Resistance of smooth muscle cells to assembly of high density lipoproteins with extracellular free apolipoproteins and to reduction of intracellularly accumulated cholesterol.

Removal of intracellularly accumulated cholesterol by lipid-free human apolipoproteins (apo) A-I and A-II was studied for aortic smooth muscle cells (SMC) of rat, monkey and rabbit, human skin fibroblasts (FB), and mouse peritoneal macrophages (MP). The reaction generated high density lipoprotein (HDL)-like lipoproteins as did those and other helical apolipoproteins with MP, causing efflux of cellular cholesterol. From FB and MP, the maximum efflux rates with apoA-I and A-II per 24 h were as much as 30% of the apparent maximum efflux rate of prelabeled cellular cholesterol to human HDL. From rat SMC these rates were 7.2 and 6.8%, respectively, being independent of cellular cholesterol content.

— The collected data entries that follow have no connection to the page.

From an optimization exercise on the open Yosys and OpenROAD flow, aimed at small area, a short achievable clock period and few clock cycles per item; shortcuts taken in it are not production practice. In this exercise RTL edits were held to simulation tests only and were not proved equivalent to the original. Power figures rest on the tool's default switching activity, not on a simulated workload.

===== flow/design.v =====
`timescale 1ns / 1ps
`timescale 1ns / 1ps
module rsa_core (
    input  wire         clk,
    input  wire         rst,
    input  wire         start,
    input  wire         enc,
    input  wire [2:0]   ph,       
    input  wire [64:0]  exp_t,    
    input  wire [64:0]  msg_t1,   
    input  wire [64:0]  r2_t1,    
    input  wire [511:0] nmod,
    output reg          finish,
    output wire [511:0] result);
    localparam W  = 515;    
    localparam CW = 65;     
    localparam ST_IDLE  = 4'd0;
    localparam ST_LDA   = 4'd1;
    localparam ST_LDX   = 4'd2;
    localparam ST_PRIM1 = 4'd3;
    localparam ST_PRIM2 = 4'd4;
    localparam ST_ITER  = 4'd5;
    localparam ST_CNV   = 4'd6;
    localparam ST_WAIT  = 4'd7;
    localparam ST_ONE   = 4'd8;
    localparam ST_CORR  = 4'd9;
    localparam ST_ALN   = 4'd10;
    localparam ST_PRIM0 = 4'd11;
    localparam ST_WAIT2 = 4'd12;
    localparam OP_C1  = 3'd0;   
    localparam OP_C2  = 3'd1;   
    localparam OP_SQ  = 3'd2;   
    localparam OP_MU  = 3'd3;   
    localparam OP_FIN = 3'd4;   
    localparam OP_P3  = 3'd5;   
    localparam OP_M3  = 3'd6;   
    reg [3:0] st;
    reg [2:0] op;      
    reg [2:0] nop;     
    reg       wf, nwf;     
    reg       pre, npre;   
    reg [2:0] k;
    reg [7:0] it;
    reg [7:0] fi;
    reg       first;
    reg [519:0] A;
    reg [519:0] X;
    reg [519:0] X3;
    reg [W-1:0] S;
    reg [W-1:0] C;
    reg         cl;
    reg         cy;
    reg [11:0]  lo12;  
    reg [7:0]   blo;   
    assign result = A[511:0];
    wire iter  = (st == ST_ITER);
    wire cnv   = (st == ST_CNV);
    wire chain = cnv && (op == OP_C1 || op == OP_SQ || op == OP_MU || op == OP_P3 || op == OP_M3);
    wire prim0 = (st == ST_PRIM0) || (chain && k == 3'd5);
    wire prim1 = (st == ST_PRIM1) || (chain && k == 3'd6);
    wire prim2 = (st == ST_PRIM2) || (chain && k == 3'd7);
    wire cnv_a = (op != OP_C1) && (op != OP_P3);
    wire cnv_3 = (op == OP_P3);
    wire cnv_x = (op == OP_C1) || (op == OP_C2);
    reg [2:0] ecc;
    reg [6:0] eco;
    reg       ebit, ebv, scanning, found;
    reg       eb_now, eh_r, pchg;
    wire      ehere = eh_r && !pchg;
    always @(posedge clk) begin
        eb_now <= exp_t[eco];
        eh_r   <= (ph == ecc);
    end
    wire      ezero  = (ecc == 3'd0) && (eco == 7'd0);
    wire [2:0] ecc_m = (eco == 7'd0) ? ecc - 3'd1 : ecc;
    wire [6:0] eco_m = (eco == 7'd0) ? 7'd64 : eco - 7'd1;
    reg       ebit1, ebv1, eb1_now, eh1_r;
    wire      ehere1 = eh1_r && !pchg;
    always @(posedge clk) begin
        eb1_now <= exp_t[eco_m];
        eh1_r   <= (ph == ecc_m);
    end
    reg          src_a, src_one, src_3, byp;
    wire [515:0] Abits = {A[513], A[513], A[513:0]};
    wire [515:0] Xbits = {X[513], X[513], X[513:0]};
    wire         fi_ok   = (fi <= 8'd128);
    wire [3:0]   ga = Abits[4*fi +: 4];
    wire [3:0]   gx = Xbits[4*fi +: 4];
    wire [3:0]   glo = (fi[1:0] == 2'd0) ? lo12[3:0] : (fi[1:0] == 2'd1) ? lo12[7:4] : lo12[11:8];
    wire [515:0] X3bits = {X3[513], X3[513], X3[513:0]};
    wire [3:0]   g3 = X3bits[4*fi +: 4];
    reg  [3:0]   gsel;   
    wire         gsign = src_a ? A[513] : src_3 ? X3[513] : X[513];
    wire [3:0]   gfetch = !fi_ok ? {4{gsign & ~src_one}} :
                          src_one ? {3'b000, fi == 8'd0} :
                          (byp && fi < 8'd3) ? glo :
                          src_a ? ga : src_3 ? g3 : gx;
    reg       gn3;    
    wire       gp   = prim1 ? 1'b0 : gn3;
    wire       e0s1 = gsel[0] ^ gp;
    wire       e0s2 = (gsel[1] & ~gsel[0] & ~gp) | (~gsel[1] & gsel[0] & gp);
    wire       e0n  = gsel[1] & ~(gsel[0] & gp);
    wire       e1s1 = gsel[2] ^ gsel[1];
    wire       e1s2 = (gsel[3] & ~gsel[2] & ~gsel[1]) | (~gsel[3] & gsel[2] & gsel[1]);
    wire       e1n  = gsel[3] & ~(gsel[2] & gsel[1]);
    wire [7:0] ep0  = (({8{e0s1}} & blo) | ({8{e0s2}} & {blo[6:0], 1'b0})) ^ {8{e0n}};
    wire [7:0] ep1  = (({8{e1s1}} & blo) | ({8{e1s2}} & {blo[6:0], 1'b0})) ^ {8{e1n}};
    reg n0s1, n0s2, n0n, n1s1, n1s2, n1n;
    reg [3:0] K0;       
    reg [1:0] K1;       
    reg [7:0] pa_r;     
    reg a0s1, a0s2, a0n, a1s1, a1s2, a1n;
    reg q0p1, q0m1, q0p2, q1p1, q1m1, q1p2;    
    wire [515:0] B  = {A[513], A[513], A[513:0]};
    wire [513:0] Mx = {2'b00, nmod};
    wire [513:0] Mn = ~Mx;
    wire [515:0] pa0r = (({516{a0s1}} & B) | ({516{a0s2}} & {B[514:0], 1'b0})) ^ {516{a0n}};
    wire [515:0] pa0  = {~pa0r[515], pa0r[514:0]};
    wire [515:0] pa1r = (({516{a1s1}} & B) | ({516{a1s2}} & {B[514:0], 1'b0})) ^ {516{a1n}};
    wire [515:0] pa1  = {~pa1r[515], pa1r[514:0]};
    wire [513:0] pq0l = ({514{q0p1}} & Mx) | ({514{q0m1}} & {Mn[513:1], 1'b1}) | ({514{q0p2}} & {Mx[512:0], 1'b0});
    wire [515:0] pq0  = first ? {~q0m1, q0m1, pq0l} : {1'b0, ~q0m1, pq0l};
    wire [513:0] pq1l = ({514{q1p1}} & Mx) | ({514{q1m1}} & {Mn[513:1], 1'b1}) | ({514{q1p2}} & {Mx[512:0], 1'b0});
    wire [515:0] pq1  = {1'b0, ~q1m1, pq1l};
    wire [515:0] xs  = {1'b0, S};
    wire [515:0] xc  = {1'b0, C};
    wire [515:0] sa  = xs ^ xc ^ pa0;
    wire [515:0] ca  = (xs & xc) | (xs & pa0) | (xc & pa0);
    wire [517:0] pq0x = {2'b00, pq0};
    wire [517:0] pa1x = {pa1, a1n, 1'b0};
    wire [517:0] pq1x = {pq1, a1n, 1'b0};
    wire [517:0] sb  = pq0x ^ pa1x ^ pq1x;
    wire [517:0] cb  = (pq0x & pa1x) | (pq0x & pq1x) | (pa1x & pq1x);
    wire [517:0] sax = {2'b00, sa};
    wire [517:0] cax = {1'b0, ca, cl};
    wire [517:0] sc  = sax ^ cax ^ sb;
    wire [517:0] cc  = (sax & cax) | (sax & sb) | (cax & sb);
    wire [518:0] scx = {1'b0, sc};
    wire [518:0] ccx = {cc, 1'b0};
    wire [518:0] cbx = {cb, a0n};
    wire [518:0] sd  = scx ^ ccx ^ cbx;
    wire [518:0] cd  = (scx & ccx) | (scx & cbx) | (ccx & cbx);
    wire [W-1:0] s_nx  = sd[518:4];
    wire [W-1:0] c_nx  = cd[517:3];
    wire         cl_nx = (|sd[3:0]) | (|cd[2:0]);
    reg  [7:0] p1_r;
    wire [7:0] m8   = nmod[7:0];
    wire [7:0] q1m8 = {({6{q1p1}} & m8[5:0]) | ({6{q1m1}} & {~m8[5:1], 1'b1}) | ({6{q1p2}} & {m8[4:0], 1'b0}), 2'b00};
    wire [7:0] x1 = S[7:0] ^ C[7:0] ^ p1_r;
    wire [7:0] y1 = {(S[6:0] & C[6:0]) | (S[6:0] & p1_r[6:0]) | (C[6:0] & p1_r[6:0]), cl};
    wire [7:0] x2 = x1 ^ y1 ^ q1m8;
    wire [7:0] y2 = {(x1[6:0] & y1[6:0]) | (x1[6:0] & q1m8[6:0]) | (y1[6:0] & q1m8[6:0]), 1'b0};
    wire [3:0] g  = x2[3:0] & y2[3:0];
    wire [3:0] p  = x2[3:0] ^ y2[3:0];
    wire       g10 = g[1] | (p[1] & g[0]);
    wire       g32 = g[3] | (p[3] & g[2]);
    wire       p32 = p[3] & p[2];
    wire       c4  = g32 | (p32 & g10);
    wire [3:0] hg  = x2[7:4] & y2[7:4];
    wire [3:0] hp  = x2[7:4] ^ y2[7:4];
    wire       hc2 = hg[1] | (hp[1] & hg[0]);
    wire       hc3 = hg[2] | (hp[2] & hg[1]) | (hp[2] & hp[1] & hg[0]);
    wire [3:0] H0  = hp ^ {hc3, hc2, hg[0], 1'b0};
    wire [3:0] mp1  = m8[3:0];
    wire [3:0] mm1  = {~m8[3:1], 1'b1};
    wire [3:0] mp2  = {m8[2:0], 1'b0};
    wire [7:0] M8m1 = {~m8[7:1], 1'b1};
    wire [7:0] M8p2 = {m8[6:0], 1'b0};
    wire [2:0] q1tab [0:15];
    wire [2:0] q0tab [0:3];
    wire [7:0] p1tab [0:3];
    genvar z;
    generate
        for (z = 0; z < 16; z = z + 1) begin : g_qt
            wire [3:0] e   = z + K0;
            wire       t0p1 = e[0] & (e[1] ^ nmod[1]);
            wire       t0m1 = e[0] & ~(e[1] ^ nmod[1]);
            wire       t0p2 = e[1] & ~e[0];
            wire [3:0] qm  = ({4{t0p1}} & mp1) | ({4{t0m1}} & mm1) | ({4{t0p2}} & mp2);
            wire [3:0] w   = e + qm;
            wire [1:0] l   = w[3:2] + K1;
            assign q1tab[z] = {l[0] & (l[1] ^ nmod[1]), l[0] & ~(l[1] ^ nmod[1]), l[1] & ~l[0]};
            if (z < 4) begin : g_q0
                assign q0tab[z] = {t0p1, t0m1, t0p2};
                assign p1tab[z] = pa_r + (({8{t0p1}} & m8) | ({8{t0m1}} & M8m1) | ({8{t0p2}} & M8p2));
            end
        end
    endgenerate
    wire [2:0] q0tab1 [0:3];
    wire [2:0] q1tab1 [0:15];
    wire [7:0] p1tab1 [0:3];
    generate
        for (z = 0; z < 16; z = z + 1) begin : g_rot
            assign q1tab1[z] = q1tab[(z + 1) % 16];
            if (z < 4) begin : g_rot4
                assign q0tab1[z] = q0tab[(z + 1) % 4];
                assign p1tab1[z] = p1tab[(z + 1) % 4];
            end
        end
    endgenerate
    wire [2:0] q0n = !iter ? q0tab[0] : c4 ? q0tab1[H0[1:0]] : q0tab[H0[1:0]];
    wire [2:0] q1n = !iter ? q1tab[0] : c4 ? q1tab1[H0] : q1tab[H0];
    wire [1:0] Z2  = H0[1:0];
    wire [7:0] p1a = ({8{Z2 == 2'd0}} & p1tab[0]) | ({8{Z2 == 2'd1}} & p1tab[1]) |
                     ({8{Z2 == 2'd2}} & p1tab[2]) | ({8{Z2 == 2'd3}} & p1tab[3]);
    wire [7:0] p1b = ({8{Z2 == 2'd0}} & p1tab1[0]) | ({8{Z2 == 2'd1}} & p1tab1[1]) |
                     ({8{Z2 == 2'd2}} & p1tab1[2]) | ({8{Z2 == 2'd3}} & p1tab1[3]);
    wire [7:0] p1n = !iter ? p1tab[0] : c4 ? p1b : p1a;
    wire [CW:0] sum = {1'b0, S[CW-1:0]} + {1'b0, C[CW-1:0]} + {{CW{1'b0}}, cy};
    reg  ld_r2, ld_msg, ld_a;
    reg  [7:0] nsel;     
    wire [519:0]  nme = {8'b0, nmod};
    reg  [CW-1:0] nch;
    integer j;
    always @(*) begin
        nch = {CW{1'b0}};
        for (j = 0; j < 8; j = j + 1)
            nch = nch | ({CW{nsel[j]}} & nme[CW*j +: CW]);
    end
    wire [CW-1:0] s_ld = ({CW{ld_a}} & A[2*CW-1:CW]);
    wire [CW-1:0] c_ld = ({CW{ld_r2}} & r2_t1) | ({CW{ld_msg}} & msg_t1) | nch;
    reg  zneg;           
    wire a_we = (st == ST_LDA) || (st == ST_ONE) || ((st == ST_CORR) && zneg) || (cnv && cnv_a);
    wire x_we = (st == ST_LDX) || (cnv && cnv_x);
    always @(posedge clk) begin
        if (a_we) A <= {sum[CW-1:0], A[519:CW]};
        if (x_we) X <= {sum[CW-1:0], X[519:CW]};
        if (cnv && cnv_3) X3 <= {sum[CW-1:0], X3[519:CW]};
        if (iter && it == it_last)                     cy <= cl_nx;
        else if (st == ST_WAIT && !scanning && !found) cy <= 1'b1;
        else                                           cy <= sum[CW];
        if (cnv && k == 3'd0) lo12 <= sum[11:0];
        if (cnv && k == 3'd7) zneg <= sum[513 - 7*CW];
        if (cnv && k == 3'd0 && cnv_a) blo <= sum[7:0];
        else if (!(cnv && cnv_a))      blo <= A[7:0];
        if (iter) begin
            S  <= s_nx;
            C  <= c_nx;
            cl <= cl_nx;
        end else begin
            S  <= {{CW{1'b0}}, S[W-1:2*CW], S[2*CW-1:CW] | s_ld};
            C  <= {{CW{1'b0}}, C[W-1:2*CW], C[2*CW-1:CW] | c_ld};
            cl <= 1'b0;
        end
    end
    always @(posedge clk) begin
        a0s1 <= n0s1; a0s2 <= n0s2; a0n <= n0n;
        a1s1 <= n1s1; a1s2 <= n1s2; a1n <= n1n;
        {q0p1, q0m1, q0p2} <= q0n;
        {q1p1, q1m1, q1p2} <= q1n;
        p1_r <= p1n;
        gsel <= gfetch;
        gn3  <= gsel[3];
        n0s1 <= e0s1; n0s2 <= e0s2; n0n <= e0n;
        n1s1 <= e1s1; n1s2 <= e1s2; n1n <= e1n;
        K0   <= ep0[3:0] + {3'd0, e0n};
        K1   <= ep1[1:0] + {1'b0, e1n};
        pa_r <= ep0 + {7'd0, e0n} + {ep1[5:0], 2'b00} + {5'd0, e1n, 2'b00};
        fi   <= (prim0 || prim1 || prim2 || iter) ? fi + 8'd1 : 8'd0;
        src_a   <= (cnv ? nop : op) == OP_SQ;
        src_one <= (cnv ? nop : op) == OP_FIN;
        src_3   <= (cnv ? nop : op) == OP_M3;
        byp     <= cnv && (((cnv ? nop : op) == OP_SQ) ? cnv_a : ((cnv ? nop : op) == OP_M3) ? cnv_3 : cnv_x);
        first <= prim2;
    end
    wire [7:0] it_last = (op == OP_C2) ? 8'd253 : 8'd128;
    reg [3:0] st_n;
    reg [2:0] k_n;
    always @(*) begin
        st_n = st;
        k_n  = k;
        case (st)
        ST_IDLE:  if (start) st_n = ST_ALN;
        ST_ALN:   if (ph == 3'd7) begin st_n = ST_LDA; k_n = 3'd0; end
        ST_LDA:   begin k_n = k + 3'd1; if (k == 3'd7) st_n = ST_LDX; end
        ST_LDX:   begin k_n = k + 3'd1; if (k == 3'd7) st_n = ST_PRIM0; end
        ST_PRIM0: st_n = ST_PRIM1;
        ST_PRIM1: st_n = ST_PRIM2;
        ST_PRIM2: st_n = ST_ITER;
        ST_ITER:  if (it == it_last) begin st_n = ST_CNV; k_n = 3'd0; end
        ST_CNV: begin
            k_n = k + 3'd1;
            if (k == 3'd7) begin
                if (op == OP_C2)        st_n = ST_WAIT;
                else if (op == OP_FIN)  st_n = ST_CORR;
                else                    st_n = ST_ITER;
            end
        end
        ST_WAIT: if (!scanning) begin
            if (!found) begin st_n = ST_ONE; k_n = 3'd0; end
            else st_n = ST_WAIT2;
        end
        ST_WAIT2: st_n = ST_PRIM0;
        ST_ONE, ST_CORR: begin k_n = k + 3'd1; if (k == 3'd7) st_n = ST_IDLE; end
        default: st_n = ST_IDLE;
        endcase
        if (rst) st_n = ST_IDLE;
    end
    always @(posedge clk) begin
        st <= st_n;
        k  <= k_n;
        ld_r2  <= ((st == ST_IDLE) && start && (ph == 3'd6)) ||
                  ((st == ST_ALN) && (ph == 3'd6)) ||
                  ((st == ST_ALN) && (ph == 3'd7)) ||
                  ((st == ST_LDA) && (k <= 3'd5));
        ld_msg <= ((st == ST_LDA) && (k == 3'd6)) || ((st == ST_LDA) && (k == 3'd7)) ||
                  ((st == ST_LDX) && (k <= 3'd5));
        ld_a   <= (cnv && (op == OP_FIN) && (k >= 3'd6)) || ((st == ST_CORR) && (k <= 3'd5));
        nsel   <= ((cnv && (op == OP_FIN) && (k == 3'd6)) ? 8'b00000001 : 8'b0) |
                  ((cnv && (op == OP_FIN) && (k == 3'd7)) ? 8'b00000010 : 8'b0) |
                  (((st == ST_CORR) && (k <= 3'd5)) ? (8'b00000100 << k) : 8'b0);
    end
    always @(posedge clk) begin
        finish <= 1'b0;
        pchg   <= 1'b0;
        if (rst) begin
            scanning <= 1'b0;
        end else begin
            if (scanning && ehere) begin
                if (eb_now) begin
                    scanning <= 1'b0;
                    found    <= 1'b1;
                end else if (ezero) begin
                    scanning <= 1'b0;
                    found    <= 1'b0;
                end else begin
                    ecc <= ecc_m;
                    eco <= eco_m;
                    pchg <= 1'b1;
                end
            end
            if (!scanning && !ebv && ehere) begin
                ebit <= eb_now;
                ebv  <= 1'b1;
            end
            if (!scanning && !ebv1 && ehere1) begin
                ebit1 <= eb1_now;
                ebv1  <= 1'b1;
            end
            case (st)
            ST_IDLE: begin
                if (start) begin
                    scanning <= 1'b1;
                    found    <= 1'b0;
                    ebv      <= 1'b1;
                    ebv1     <= 1'b1;
                    ecc      <= enc ? 3'd0 : 3'd7;
                    pchg     <= 1'b1;
                    eco      <= enc ? 7'd15 : 7'd56;
                end
            end
            ST_LDX: if (k == 3'd6) op <= OP_C1;
            ST_PRIM2: it <= 8'd0;
            ST_ITER: begin
                it <= it + 8'd1;
                if (it == it_last) begin
                    case (op)
                    OP_C1: nop <= OP_C2;
                    OP_SQ, OP_P3, OP_MU, OP_M3: begin
                        nwf  <= 1'b0;
                        npre <= 1'b0;
                        if (op == OP_SQ && pre) begin
                            nop <= OP_P3;
                        end else if (op == OP_SQ && wf) begin
                            nop <= OP_M3;
                        end else if ((op == OP_SQ || op == OP_P3) && ebit) begin
                            if (!ezero && ebit1) begin
                                ecc <= ecc_m;
                                eco <= eco_m;
                                pchg <= 1'b1;
                                ebv <= 1'b0; ebv1 <= 1'b0;
                                nop <= OP_SQ;
                                nwf <= 1'b1;
                            end else begin
                                nop <= OP_MU;
                            end
                        end else if (ezero) begin
                            nop <= OP_FIN;
                        end else begin
                            ecc <= ecc_m;
                            eco <= eco_m;
                            pchg <= 1'b1;
                            ebv <= 1'b0; ebv1 <= 1'b0;
                            nop <= OP_SQ;
                        end
                    end
                    default: nop <= op;
                    endcase
                end
            end
            ST_CNV: begin
                if (k == 3'd7) begin
                    it <= 8'd0;
                    if (op != OP_FIN && op != OP_C2) begin
                        op  <= nop;
                        wf  <= nwf;
                        pre <= npre;
                    end
                end
            end
            ST_WAIT: begin
                if (!scanning && found) begin
                    if (ezero) begin
                        op <= OP_FIN;
                    end else begin
                        ecc <= ecc_m;
                        eco <= eco_m;
                        pchg <= 1'b1;
                        ebv <= 1'b0; ebv1 <= 1'b0;
                        op  <= OP_SQ;
                        pre <= 1'b1;
                        wf  <= 1'b0;
                    end
                end
            end
            ST_ONE, ST_CORR: if (k == 3'd7) finish <= 1'b1;
            default: ;
            endcase
        end
    end
endmodule
`timescale 1ns / 1ps
module rsa_wrapper #(parameter N = 512, parameter LOGN = 9)
(
    input           clk,
    input           resetn,
    input  [  31:0] arm_to_fpga_cmd,
    input           arm_to_fpga_cmd_valid,
    output          fpga_to_arm_done,
    input           fpga_to_arm_done_read,
    input           arm_to_fpga_data_valid,
    output          arm_to_fpga_data_ready,
    input  [N-1:0] arm_to_fpga_data,
    output          fpga_to_arm_data_valid,
    input           fpga_to_arm_data_ready,
    output [N-1:0] fpga_to_arm_data);
    reg st_idle, st_rd, st_wr, st_comp, st_done;
    reg [2:0] slot;
    wire cmd_go   = st_idle & arm_to_fpga_cmd_valid;
    wire start    = cmd_go & arm_to_fpga_cmd[0];
    wire core_fin;
    always @(posedge clk) begin
        if (resetn == 1'b0) begin
            st_idle <= 1'b1;
            st_rd   <= 1'b0;
            st_wr   <= 1'b0;
            st_comp <= 1'b0;
            st_done <= 1'b0;
            slot    <= 3'd0;
        end else begin
            if (cmd_go) begin
                st_idle <= 1'b0;
                case (arm_to_fpga_cmd[1:0])
                    2'd0:    st_rd   <= 1'b1;
                    2'd2:    st_wr   <= 1'b1;
                    default: st_comp <= 1'b1;
                endcase
            end
            if (rd_ready & arm_to_fpga_data_valid) begin
                st_rd   <= 1'b0;
                st_done <= 1'b1;
                slot    <= (slot == 3'd4) ? 3'd0 : slot + 3'd1;
            end
            if (st_wr & fpga_to_arm_data_ready) begin
                st_wr   <= 1'b0;
                st_done <= 1'b1;
            end
            if (st_comp & core_fin) begin
                st_comp <= 1'b0;
                st_done <= 1'b1;
            end
            if (st_done & fpga_to_arm_done_read) begin
                st_done <= 1'b0;
                st_idle <= 1'b1;
            end
        end
    end
    reg  [2:0]   ph;
    reg  [2:0]   lc;
    reg  [519:0] msg_r, exp_r, r2_r;
    reg  [N-1:0] nmod;
    wire [519:0] din_e  = {8'b0, arm_to_fpga_data};
    wire [64:0]  dchunk = din_e[65*ph +: 65];
    wire         ring_slot = (slot != 3'd2) && (slot != 3'd3);
    reg          rd_ready;    
    wire         st_rd_n   = (cmd_go & (arm_to_fpga_cmd[1:0] == 2'd0)) |
                             (st_rd & ~(rd_ready & arm_to_fpga_data_valid));
    wire [2:0]   lc_n      = !st_rd ? 3'd0 : arm_to_fpga_data_valid ? lc + 3'd1 : lc;
    always @(posedge clk) begin
        if (resetn == 1'b0) ph <= 3'd0;
        else                ph <= ph + 3'd1;
 rd_ready <= resetn & st_rd_n & (~ring_slot | (lc_n == 3'd7));
        if (st_rd && arm_to_fpga_data_valid) lc <= lc + 3'd1;
        else if (!st_rd)                     lc <= 3'd0;
        msg_r <= {(st_rd && slot == 3'd0) ? dchunk : msg_r[64:0], msg_r[519:65]};
        exp_r <= {(st_rd && slot == 3'd1) ? dchunk : exp_r[64:0], exp_r[519:65]};
        r2_r  <= {(st_rd && slot == 3'd4) ? dchunk : r2_r[64:0],  r2_r[519:65]};
        if (st_rd && slot == 3'd2) nmod <= arm_to_fpga_data;
    end
    rsa_core core (
        .clk    (clk),
        .rst    (~resetn),
        .start  (start),
        .enc    (~arm_to_fpga_cmd[1]),
        .ph     (ph),
        .exp_t  (exp_r[64:0]),
        .msg_t1 (msg_r[129:65]),
        .r2_t1  (r2_r[129:65]),
        .nmod   (nmod),
        .finish (core_fin),
        .result (fpga_to_arm_data));
    assign fpga_to_arm_done       = st_done;
    assign arm_to_fpga_data_ready = rd_ready;
    assign fpga_to_arm_data_valid = st_wr;
endmodule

Those from monkey and rabbit SMC were also very low. When standardized for the initial cellular unesterified cholesterol pool size, the maximum efflux rates/24 h were 5.4 and 5.0% for apoA-I and A-II from rat SMC and even less from monkey and rabbit SMC in contrast to 42.4 and 39.7% from FB, and 53.0 and 45.5% from MP, respectively. The standardized apparent maximum efflux to HDL was 76% from rat SMC, 45 and 31% from monkey and rabbit SMC, 139% from FB and 166% from MP. Accordingly, the reaction with free apolipoproteins caused significant net reduction of cellular cholesterol, predominantly in cholesteryl ester, in FB and MP, but not in SMC. While the efflux Km with apoA-I and A-II were 7.5 and 4.5 micrograms/ml for MP, those for SMC and FB were both 1 microgram/ml or lower, as low as 1/1500 and 1/500 of their plasma concentrations, respectively. The apparent efflux Km for HDL were, on the other hand, all in the range of 36 to 65 micrograms of protein/ml for SMC, FB, and MP, showing that the mode of cholesterol exchange of these cells with lipoprotein surface is not significantly different from each other. Thus, peripheral cells such as FB may provide a significant source of HDL by interacting with extracellular free apolipoproteins in interstitial fluid, reducing intracellularly accumulated cholesterol. However, SMC seem very resistant to this interaction, suggesting that atheromatous lesions predominantly consisting of SMC are resistant to regression.